## Exercise 2: Use Gradient Boost for Regression

Instructions:

- Use the Dataset File to train your model
- Use the Test File to generate your results
- Use the Sample Submission file to generate the same format
Submit your results to:
https://www.kaggle.com/competitions/playground-series-s4e12/overview



In [256]:
import pandas as pd
import seaborn as sns
import xgboost as xgb
import numpy as np

from matplotlib import pyplot as plt
from sklearn.model_selection import train_test_split
from sklearn.impute import SimpleImputer

## Dataset
Train, test and sample submission file can be found in this link
https://www.kaggle.com/competitions/playground-series-s4e12/data

## 1. Load the Data

In [257]:
# put your answer here

df = pd.read_csv("train.csv")
dt = pd.read_csv("test.csv")
sf = pd.read_csv("sample_submission.csv")

df['source'] = 'train'
dt['source'] = 'test'

data = pd.concat([df, dt], axis=0).reset_index(drop=True)

## 2. Perform Data preprocessing

In [260]:
data['Policy Start Date'] = pd.to_datetime(data['Policy Start Date'], errors='coerce')
data['year'] = data['Policy Start Date'].dt.year
data['month'] = data['Policy Start Date'].dt.month
data['day'] = data['Policy Start Date'].dt.day
data['hour'] = data['Policy Start Date'].dt.hour
data['minute'] = data['Policy Start Date'].dt.minute
data['second'] = data['Policy Start Date'].dt.second

most_frequent_date = data['Policy Start Date'].mode()[0]
data['Policy Start Date'] = data['Policy Start Date'].fillna(most_frequent_date)

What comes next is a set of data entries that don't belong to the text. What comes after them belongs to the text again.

`src/verilog/gpd_pkg.sv`:
```
// Shared constants, bus codes and carrier types for the instrument bus port
package gpd_pkg;
    // Bus geometry
    localparam int DATA_W = 8;
    localparam int FIFO_DEPTH = 16;
    // Address groups, seven command bits, bit 8 of the byte ignored
    localparam logic [6:0] LISTEN_BASE = 7'h20;
    localparam logic [6:0] TALK_BASE = 7'h40;
    localparam logic [6:0] UNLISTEN_CODE = 7'h3f;
    localparam logic [1:0] TALK_GROUP = 2'h2;
    localparam logic [1:0] SECONDARY_GROUP = 2'h3;
    // Data settle time before the valid strobe
    localparam int CLK_PERIOD_NS = 50;
    localparam int T_SETTLE_NS = 100;
    localparam int SETTLE_CYC = (T_SETTLE_NS + CLK_PERIOD_NS - 1) / CLK_PERIOD_NS;
    localparam logic [1:0] SETTLE_CNT = 2'(SETTLE_CYC);
    // One byte with its end marker
    typedef struct packed {
        logic eoi;
        logic [7:0] data;
    } gpd_byte_type;
    // Bus inputs in true-high form after inversion
    typedef struct packed {
        logic [7:0] dio;
        logic atn;
        logic ifc;
        logic ren;
        logic eoi;
        logic dav;
        logic nrfd;
        logic ndac;
    } gpd_pins_type;
    localparam gpd_pins_type PINS_RESET = '0;
    localparam logic [1:0] RST_SYNC_RESET = 2'h0;
    // Acceptor states
    typedef enum logic [1:0] {
        ACC_IDLE = 2'b00,
        ACC_NOT_READY = 2'b01,
        ACC_READY = 2'b10,
        ACC_ACCEPT = 2'b11
    } gpd_acc_type;
    // Source states
    typedef enum logic [2:0] {
        SRC_IDLE = 3'b000,
        SRC_SETTLE = 3'b001,
        SRC_WAIT = 3'b010,
        SRC_VALID = 3'b011,
        SRC_RELEASE = 3'b100
    } gpd_src_type;
endpackage

```
`src/verilog/gpd_fifo.sv`:
```
// Synchronous FIFO with valid/ready on both sides
module gpd_fifo
    import gpd_pkg::*;
#(
    parameter int WIDTH = 9,
    parameter int DEPTH = 16
) (
    input wire logic clk_sys,
    input wire logic rst_n,
    input wire logic in_valid,
    output logic in_ready,
    input wire logic [WIDTH-1:0] in_data,
    output logic out_valid,
    input wire logic out_ready,
    output logic [WIDTH-1:0] out_data
);
    localparam int AW = $clog2(DEPTH);
    // Storage
    logic [WIDTH-1:0] mem [DEPTH];
    // Pointers carry one extra wrap bit so full and empty differ
    logic [AW:0] wr_reg, wr_next, rd_reg, rd_next;
    logic push, pop;

    // Full when pointers differ only in the wrap bit
    always_comb begin
        in_ready = !((wr_reg[AW] != rd_reg[AW]) && (wr_reg[AW-1:0] == rd_reg[AW-1:0]));
        out_valid = (wr_reg != rd_reg);
        push = in_valid && in_ready;
        pop = out_valid && out_ready;
        wr_next = push ? wr_reg + 1'b1 : wr_reg;
        rd_next = pop ? rd_reg + 1'b1 : rd_reg;
        out_data = mem[rd_reg[AW-1:0]];
    end

    // Pointer registers
    always_ff @(posedge clk_sys or negedge rst_n) begin
        if (!rst_n) begin
            wr_reg <= '0;
            rd_reg <= '0;
        end else begin
            wr_reg <= wr_next;
            rd_reg <= rd_next;
        end
    end

    // Memory write, no reset needed on storage
    always_ff @(posedge clk_sys) begin
        if (push) begin
            mem[wr_reg[AW-1:0]] <= in_data;
        end
    end
endmodule // gpd_fifo

```
`src/verilog/gpd_port.sv`:
```
// Instrument bus port: addressing, acceptor and source handshakes
module gpd_port
    import gpd_pkg::*;
(
    input wire logic clk_sys,
    input wire logic nrst,
    input wire logic [4:0] prim_addr,
    input wire logic tx_valid,
    output logic tx_ready,
    input wire gpd_byte_type tx_byte,
    output logic rx_valid,
    input wire logic rx_ready,
    output gpd_byte_type rx_byte,
    output logic listen_active,
    output logic talk_active,
    output logic remote,
    input wire logic srq_req,
    input wire logic [7:0] dio_n_in,
    output logic [7:0] dio_n_out,
    output logic [7:0] dio_n_oe,
    input wire logic atn_n_in,
    input wire logic ifc_n_in,
    input wire logic ren_n_in,
    input wire logic eoi_n_in,
    output logic eoi_n_out,
    output logic eoi_n_oe,
    output logic srq_n_out,
    output logic srq_n_oe,
    input wire logic dav_n_in,
    output logic dav_n_out,
    output logic dav_n_oe,
    input wire logic nrfd_n_in,
    output logic nrfd_n_out,
    output logic nrfd_n_oe,
    input wire logic ndac_n_in,
    output logic ndac_n_out,
    output logic ndac_n_oe
);
    // Reset release synchroniser
    logic [1:0] rst_sync_reg;
    logic rst_n;
    // Pin synchroniser stages, true-high
    gpd_pins_type pin_meta_reg, sy;
    gpd_pins_type pin_raw;
    // Acceptor group
    gpd_acc_type acc_reg, acc_next;
    gpd_byte_type rx_reg, rx_next;
    logic rx_valid_reg, rx_valid_next;
    logic acc_en, capture, cap_cmd;
    logic [6:0] cmd;
    // Address group
    logic listen_reg, listen_next, talk_reg, talk_next;
    // Source group
    gpd_src_type src_reg, src_next;
    gpd_byte_type out_reg, out_next;
    logic [1:0] cnt_reg, cnt_next;
    logic [7:0] dio_oe_reg, dio_oe_next;
    logic src_en;
    // FIFO drain side
    logic fifo_valid, fifo_pop;
    gpd_byte_type fifo_byte;

    // Reset is asserted at once and released after two clean edges
    always_ff @(posedge clk_sys or negedge nrst) begin
        if (!nrst) begin
            rst_sync_reg <= RST_SYNC_RESET;
        end else begin
            rst_sync_reg <= {rst_sync_reg[0], 1'b1};
        end
    end
    assign rst_n = rst_sync_reg[1];

    // Low on the wire means true, so every input is inverted once here
    assign pin_raw = {~dio_n_in, ~atn_n_in, ~ifc_n_in, ~ren_n_in,
                      ~eoi_n_in, ~dav_n_in, ~nrfd_n_in, ~ndac_n_in};

    // Two-stage synchroniser; only the second stage is read
    always_ff @(posedge clk_sys or negedge rst_n) begin
        if (!rst_n) begin
            pin_meta_reg <= PINS_RESET;
            sy <= PINS_RESET;
        end else begin
            pin_meta_reg <= pin_raw;
            sy <= pin_meta_reg;
        end
    end

    // Acceptor takes part during attention or while addressed to listen
    assign acc_en = sy.atn || listen_reg;
    assign capture = (acc_reg == ACC_READY) && sy.dav;
    assign cap_cmd = capture && sy.atn;
    assign cmd = sy.dio[6:0];

    // Acceptor next state and received byte
    always_comb begin
        acc_next = acc_reg;
        rx_next = rx_reg;
        rx_valid_next = rx_valid_reg && !rx_ready;
        case (acc_reg)
            ACC_IDLE: begin
                // Hold both lines as soon as we join in
                if (acc_en) begin
                    acc_next = ACC_NOT_READY;
                end
            end
            ACC_NOT_READY: begin
                // Ready once valid is gone and, outside attention, the last byte is handed on
                if (!acc_en) begin
                    acc_next = ACC_IDLE;
                end else if (!sy.dav && (sy.atn || !rx_valid_reg)) begin
                    acc_next = ACC_READY;
                end
            end
            ACC_READY: begin
                if (capture) begin
                    acc_next = ACC_ACCEPT;
                    if (!sy.atn && listen_reg) begin
                        // Data byte goes to the user side
                        rx_next = '{eoi: sy.eoi, data: sy.dio};
                        rx_valid_next = 1'b1;
                    end
                end else if (!acc_en) begin
                    acc_next = ACC_IDLE;
                end else if (!sy.atn && rx_valid_reg) begin
                    acc_next = ACC_NOT_READY;
                end
            end
            ACC_ACCEPT: begin
                // Stay accepted until the source drops valid
                if (!sy.dav) begin
                    acc_next = acc_en ? ACC_NOT_READY : ACC_IDLE;
                end
            end
            default: begin
                acc_next = ACC_IDLE;
            end
        endcase
    end

    // Acceptor registers
    always_ff @(posedge clk_sys or negedge rst_n) begin
        if (!rst_n) begin
            acc_reg <= ACC_IDLE;
            rx_reg <= '0;
            rx_valid_reg <= 1'b0;
        end else begin
            acc_reg <= acc_next;
            rx_reg <= rx_next;
            rx_valid_reg <= rx_valid_next;
        end
    end

    // Address decode on command bytes; bit 8 of the byte is ignored
    always_comb begin
        listen_next = listen_reg;
        talk_next = talk_reg;
        if (sy.ifc) begin
            listen_next = 1'b0;
            talk_next = 1'b0;
        end else if (cap_cmd) begin
            if (cmd == (LISTEN_BASE | {2'h0, prim_addr})) begin
                listen_next = 1'b1;
            end else if (cmd == UNLISTEN_CODE) begin
                listen_next = 1'b0;
            end
            // Another talk address or untalk removes us, ours selects us
            if (cmd == (TALK_BASE | {2'h0, prim_addr})) begin
                talk_next = 1'b1;
            end else if (cmd[6:5] == TALK_GROUP) begin
                talk_next = 1'b0;
            end
            // Secondary group falls through with no effect
        end
    end

    // Address registers
    always_ff @(posedge clk_sys or negedge rst_n) begin
        if (!rst_n) begin
            listen_reg <= 1'b0;
            talk_reg <= 1'b0;
        end else begin
            listen_reg <= listen_next;
            talk_reg <= talk_next;
        end
    end

    // Talk only while addressed and the controller is not in attention
    assign src_en = talk_reg && !sy.atn && !sy.ifc;
    assign fifo_pop = (src_reg == SRC_IDLE) && src_en && fifo_valid;

    // Source next state
    always_comb begin
        src_next = src_reg;
        out_next = out_reg;
        cnt_next = cnt_reg;
        case (src_reg)
            SRC_IDLE: begin
                if (fifo_pop) begin
                    out_next = fifo_byte;
                    cnt_next = SETTLE_CNT;
                    src_next = SRC_SETTLE;
                end
            end
            SRC_SETTLE: begin
                // Data on the lines for the settle time before the strobe
                if (!src_en) begin
                    src_next = SRC_IDLE;
                end else if (cnt_reg <= 2'h1) begin
                    src_next = SRC_WAIT;
                end else begin
                    cnt_next = cnt_reg - 2'h1;
                end
            end
            SRC_WAIT: begin
                if (!src_en) begin
                    src_next = SRC_IDLE;
                end else if (!sy.nrfd && sy.ndac) begin
                    src_next = SRC_VALID;
                end
            end
            SRC_VALID: begin
                // Wired line rises only when every acceptor is done
                if (!src_en) begin
                    src_next = SRC_IDLE;
                end else if (!sy.ndac) begin
                    src_next = SRC_RELEASE;
                end
            end
            SRC_RELEASE: begin
                src_next = SRC_IDLE;
            end
            default: begin
                src_next = SRC_IDLE;
            end
        endcase
        // Data pulls low only for true bits; held one cycle past the strobe
        case (src_next)
            SRC_SETTLE, SRC_WAIT, SRC_VALID, SRC_RELEASE: dio_oe_next = out_next.data;
            default: dio_oe_next = 8'h00;
        endcase
    end

    // Source registers
    always_ff @(posedge clk_sys or negedge rst_n) begin
        if (!rst_n) begin
            src_reg <= SRC_IDLE;
            out_reg <= '0;
            cnt_reg <= 2'h0;
            dio_oe_reg <= 8'h00;
        end else begin
            src_reg <= src_next;
            out_reg <= out_next;
            cnt_reg <= cnt_next;
            dio_oe_reg <= dio_oe_next;
        end
    end

    // Transmit buffer; the user side stalls when it is full
    gpd_fifo #(
        .WIDTH($bits(gpd_byte_type)),
        .DEPTH(FIFO_DEPTH)
    ) u_tx_fifo (
        .clk_sys(clk_sys),
        .rst_n(rst_n),
        .in_valid(tx_valid),
        .in_ready(tx_ready),
        .in_data(tx_byte),
        .out_valid(fifo_valid),
        .out_ready(fifo_pop),
        .out_data(fifo_byte)
    );

    // Open-drain pins: output level is always low, enables do the work
    assign dio_n_out = 8'h00;
    assign dio_n_oe = dio_oe_reg;
    assign dav_n_out = 1'b0;
    assign dav_n_oe = (src_reg == SRC_VALID);
    assign eoi_n_out = 1'b0;
    assign eoi_n_oe = (src_reg == SRC_VALID) && out_reg.eoi;
    // Not-ready held only in the not-ready and accept states
    assign nrfd_n_out = 1'b0;
    assign nrfd_n_oe = (acc_reg == ACC_NOT_READY) || (acc_reg == ACC_ACCEPT);
    // Not-accepted let go after capture and while idle; the wire ANDs all acceptors
    assign ndac_n_out = 1'b0;
    assign ndac_n_oe = (acc_reg == ACC_NOT_READY) || (acc_reg == ACC_READY);
    assign srq_n_out = 1'b0;
    assign srq_n_oe = srq_req;
    // User-side status
    assign rx_valid = rx_valid_reg;
    assign rx_byte = rx_reg;
    assign listen_active = listen_reg;
    assign talk_active = talk_reg;
    assign remote = sy.ren;
endmodule // gpd_port
```
`config.mk`:
```
export PLATFORM = sky130hd
export DESIGN_NAME = gpd_port
export DESIGN_NICKNAME = d
export VERILOG_FILES = /design/src/verilog/gpd_pkg.sv /design/src/verilog/gpd_fifo.sv /design/src/verilog/gpd_port.sv
export SDC_FILE = /design/constraint.sdc
export NUM_CORES = 1
export LEC_CHECK = 0
export ABC_AREA = 0
export BUFFER_PORTS_ARGS = -buffer_cell sky130_fd_sc_hd__buf_2
export CORE_MARGIN = 4
export CORE_UTILIZATION = 55
export DETAILED_ROUTE_END_ITERATION = 8
export PLACE_DENSITY = 0.71
export SLEW_MARGIN = 20
export SYNTH_ARGS = -nofsm -noshare
export SYNTH_HDL_FRONTEND = slang
export SYNTH_SLANG_ARGS = --single-unit
```
`constraint.sdc`:
```
create_clock -name clk_sys -period 6.85 [get_ports clk_sys]
set_input_delay 1.0275 -clock clk_sys [delete_from_list [all_inputs] [get_ports clk_sys]]
set_output_delay 1.0275 -clock clk_sys [all_outputs]
set_load 0.01 [all_outputs]
```
-- Word-level counts from Yosys, hierarchy flattened
Memories as Yosys holds them, arrays and structs flattened.
Cells that the tools add are included.
- muxes and demuxes: 37
- magnitude comparators: 1
- equal/unequal tests: 24
- bitwise gates (word level): 8
- reduce and logical (&&, ||, !) cells: 39
- $add $sub $neg: 3
- operator list (kind ; number):
    $mux 8 ; 3
    $mux 3 ; 7
    $mux 2 ; 10
    $logic_and 1x1->1 ; 15
    $mux 1 ; 14
    $eq 3x2->1 const B ; 4
    $pmux 3 s4 ; 1
    $add 5x1->5 const B ; 2
    $ne 2x2->1 const B ; 4
    $not 8->8 ; 1
    $pmux 2 s4 ; 1
    $reduce_and 4->1 ; 2
    $eq 7x6->1 ; 1
    $eq 7x6->1 const B ; 1
    $eq 7x7->1 ; 1
    $logic_not 1->1 ; 7
    $not 1->1 ; 7
    $eq 2x2->1 const B ; 3
    $eq 3x1->1 const B ; 2
    $reduce_and 2->1 ; 3
    $reduce_bool 3->1 ; 2
    $ne 5x5->1 ; 1
    $eq 4x4->1 ; 1
    $logic_or 1x1->1 ; 4
    other kinds (14) ; 15
- output and inout port bits: 40
- memories: 1
- input port bits: 34
- bits in registers: 78
- logic and storage cells: 143
- memory bits (writable): 144
- memory list (name ; words ; bits a word ; rd ports ; clocked after memory_dff ; write ports ; RTL line ; source):
    u_tx_fifo.mem ; 16 ; 9 ; 1 ; 0 ; 1 ; gpd_fifo.sv:19 ; logic [WIDTH-1:0] mem [DEPTH];

-- Logic depth before layout (Yosys ltp)
Gate-level depths: netlist (run 1).
- depth in word-level cells: 10
- depth in mapped cells: 8
- depth with buffers taken out: 7

-- Hierarchy
A second synthesis (run 1) with hierarchy kept.
- cells, all modules: 523
- area total of the unflattened synthesis: 8913.5 sq um
- by module, submodules not included (module ; cells each ; area each (sq um) ; times used ; sequential area each (sq um)):
    gpd_fifo ; 303 ; 6147.1 ; 1 ; 4574.4
    gpd_port ; 220 ; 2766.4 ; 1 ; 1701.6

-- Worst setup path after synthesis (run 1)
Ideal clock, no wire load.
- path kind: input port to flip-flop
- from: input tx_valid
- to: memory u_tx_fifo.mem[3][0] (enable)
- arrival time: 2.338 ns
- path slack: 4.125 ns
- cell stages on the path: 3
- library setup time: 0.387 ns
- buffers on the path: 0
- data required time: 6.463 ns
- cell sequence: a21boi_1 -> nand2_1 -> nor3_1
- cells in the longest elaborated chain, start to end: 3
- ends and longest elaborated chain (item ; RTL line ; source):
    start: declaration ; gpd_port.sv:8 ; input wire logic tx_valid,
    $logic_and 1x1->1 ; gpd_fifo.sv:28 ; push = in_valid && in_ready;
    $mux 1 ; gpd_fifo.sv:48 ; if (push) begin
    $mux 1 (implied by the code) ; gpd_fifo.sv:49 ; mem[wr_reg[AW-1:0]] <= in_data;
    end: declaration ; gpd_fifo.sv:19 ;
No other way between the ends.

-- Worst setup path after layout (run 1)
- from: register u_tx_fifo.rd_reg[2]
- to: output tx_ready
- cells in the longest elaborated chain, start to end: 3
- ends and longest elaborated chain (item ; RTL line ; source):
    start: declaration ; gpd_fifo.sv:21 ; logic [AW:0] wr_reg, wr_next, rd_reg, rd_next;
    start signal: assignment ; gpd_fifo.sv:42 ; rd_reg <= rd_next;
    $eq 4x4->1 ; gpd_fifo.sv:26 ; in_ready = !((wr_reg[AW] != rd_reg[AW]) && (wr_reg[AW-1:0] == rd_reg[AW-1:0]));
    $logic_and 1x1->1 ; gpd_fifo.sv:26 ;
    $logic_not 1->1 ; gpd_fifo.sv:26 ;
    end: declaration ; gpd_port.sv:9 ; output logic tx_ready,
No other way between the ends.

==> run summary, run 1 <==
Outcome: finished, final reports clean
Top delay family on crit path: buffers and inverters
Vias: 4535
Clock sink count: 222
CTS max path bufs: 3
Post-CTS Hold Buffers: 0
Die area: 18100 sq um
TritonCTS clock tree: done
Clk_skew: 0.0161 ns
H-tree Lvls: 1
GRT Util Overall: 18.3%
First-pass GRT wire length: 25700 microns
Worst IR Drop VDD: 0.000255 V
Syn Inst Count: 539
Hold Vio Cnt, Final: 0
ANT nets after route: 0
CP arrival: 2.46 ns
IO Pins: 74
Most common cell after layout, fill and taps aside: edfxtp_1
Share of cells above drive strength 1: 22.9%
Leak: 4.27 nW
Area of the mapped netlist: 8800 sq um
WL/cell: 19.3 microns
TNS Setup: 0 ns
CP Cell Sequence: buf_4 -> xor2_1 -> nor4_1 -> nand2_1 -> buf_2
Slew Viols, Final: 0
Min Tclk post-route: 3.49 ns
Worst skew pair latency: 0.50 ns
Die width: 134 microns
Slew @ Worst Pin: 0.951 ns
Die Height: 134 microns
Clock buffer count from CTS: 23
Total gr overflow: 0
Clock Pin Slew Worst Setup and Hold Paths: 0.06 ns
Slew headroom: 36.6%
Seq cells post-synth: 222
DP Wirelength: 10400 microns
Worst path bufs/invs: 2
Row cnt: 45
Crit end category: primary output
Vias per cell: 5.48
DRC: 0
Fill cells: 1105
Synth cell types: 46
Fin nets: 645
Synth Warn #: 0
Slowest stage delay, CP: 0.65 ns
Post-CTS Setup Inserts: 0
Initial Util: 57.0%
Power, Total: 3.16 mW
PortBufs: 58
Min-delay worst type: input port to async pin
Synth Area per Inst: 16.3 sq um
Root buf cell: clkbuf_16
Max reg flops: 144
Endpoints failing setup: 0
Fmax: 0.287 GHz
GP Congestion: 0.806
Initial antenna violation count: 0
Cell accounting for the most synthesized area: edfxtp_1
Post-synth top area share: 49.1%
Post_cts resized: 0
FF-to-FF Start: u_tx_fifo.rd_reg[2]
Number of global-route vias before repair: 4689
Worst r2r dst: u_tx_fifo.mem[7][0]
DRT iter0 DRCs: 361
Final WL: 16000 microns
Core ar.: 15400 sq um
Post-synthesis sequential area ratio: 71.3%
# diodes: 0
MaxCap Viol Count: 0
Worst setup SP type: register
Crit share post-route: 50.9%
Max FO, Critical Path: 54
Reg2reg path depth: 6
Reg-to-reg slack, setup: 3.53 ns
TritonRoute pass-1 iters: 4
Leading post-synthesis cells by cell area: edfxtp_1 49%, dfrtp_1 22%, mux4_2 5.1%, mux2i_1 3.9%, ha_1 1.6%
WP data required: 5.82 ns
Slowest cell on crit path: buf_4
P&R area growth vs syn: 13.7%
RSZ-0062 raised after global routing: false
Pin count of the biggest net entering global routing: 77
Crit. path cell count: 5
Kind of critical path: register to primary output
Pwr per Cell Area: 316 nW/um^2
Commonest cells after routing, fill and taps aside: 144 x edfxtp_1, 76 x dfrtp_1, 58 x buf_2, 34 x mux2i_1, 26 x inv_1
-- stage by stage --
stage | instances | util [%] | area, sq um | setup slack (ns) | hold WS, ns
6_report | 827 | 64.9 | 10000 | 3.36 | 0.316
5_1_grt | 827 | 64.9 | 10000 | 3.21 | 0.303
4_1_cts | 827 | 64.8 | 10000 | 3.33 | 0.300
3_5_place_dp | 786 | 59.7 | 9220 | 3.30 | 0.336
3_3_place_gp | 786 | 59.7 | 9210 | 3.42 | 0.332
2_1_floorplan | 551 | - | 8840 | 4.12 | 0.331
-- power breakdown --
| part | switching (mW) | internal [mW] |
|---|---|---|
| Combinational | 0.161 | 0.0962 |
| Clock | 0.473 | 0.804 |
| Sequential | 0.0761 | 1.55 |
| Total | 0.710 | 2.45 |
-- how the worst max path moves through the flow --
| stage | slack (ns) | end | from |
|---|---|---|---|
| 6_report | 3.36 | tx_ready | u_tx_fifo.rd_reg[2] |
| 5_1_grt | 3.21 | tx_ready | u_tx_fifo.rd_reg[2] |
| 4_1_cts | 3.33 | u_tx_fifo.mem[3][3] | u_tx_fifo.rd_reg[2] |
| 3_5_place_dp | 3.30 | u_tx_fifo.mem[3][0] | u_tx_fifo.rd_reg[2] |
| 3_3_place_gp | 3.42 | u_tx_fifo.mem[1][1] | u_tx_fifo.rd_reg[2] |
| 2_1_floorplan | 4.12 | u_tx_fifo.mem[3][0] | tx_valid |
-- final cells by class --
class / instances / area [sq um] / share of cell area, %
clock buffers: 28 / 594 / 5.94
clock inverters: 13 / 189 / 1.89
inverters: 26 / 97.6 / 0.975
multi-input cells: 265 / 2260 / 22.6
flip-flops and latches: 222 / 6280 / 62.8
well taps: 211 / 264 / 2.64
repair buffers: 62 / 320 / 3.20
-- cell families (layout without fill, tap and decap cells) --
logic type      after synthesis  count (layout)  synth area share [%]
flops                       222             222                  71.3
simple gates                 85              85                  5.01
compound gates               70              70                  5.92
mux                          66              66                  10.5
buf+inv                      64             129                  3.70
xor+xnor                     19              19                  1.89
fa+ha+maj                    11              11                  1.56
other cells                   2              14                0.0853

data.drop(['Policy Start Date'], inplace=True, axis=1)

cat = data.select_dtypes(include=['object']).columns.tolist()
num = data.select_dtypes(include=['float64', 'int64']).columns.tolist()

num_imputer = SimpleImputer(missing_values=np.nan, strategy='mean')
data[num] = num_imputer.fit_transform(data[num])

cat_imputer = SimpleImputer(missing_values=np.nan, strategy='most_frequent')
data[cat] = cat_imputer.fit_transform(data[cat])
        
data[num].fillna(data[num].mean(), inplace=True)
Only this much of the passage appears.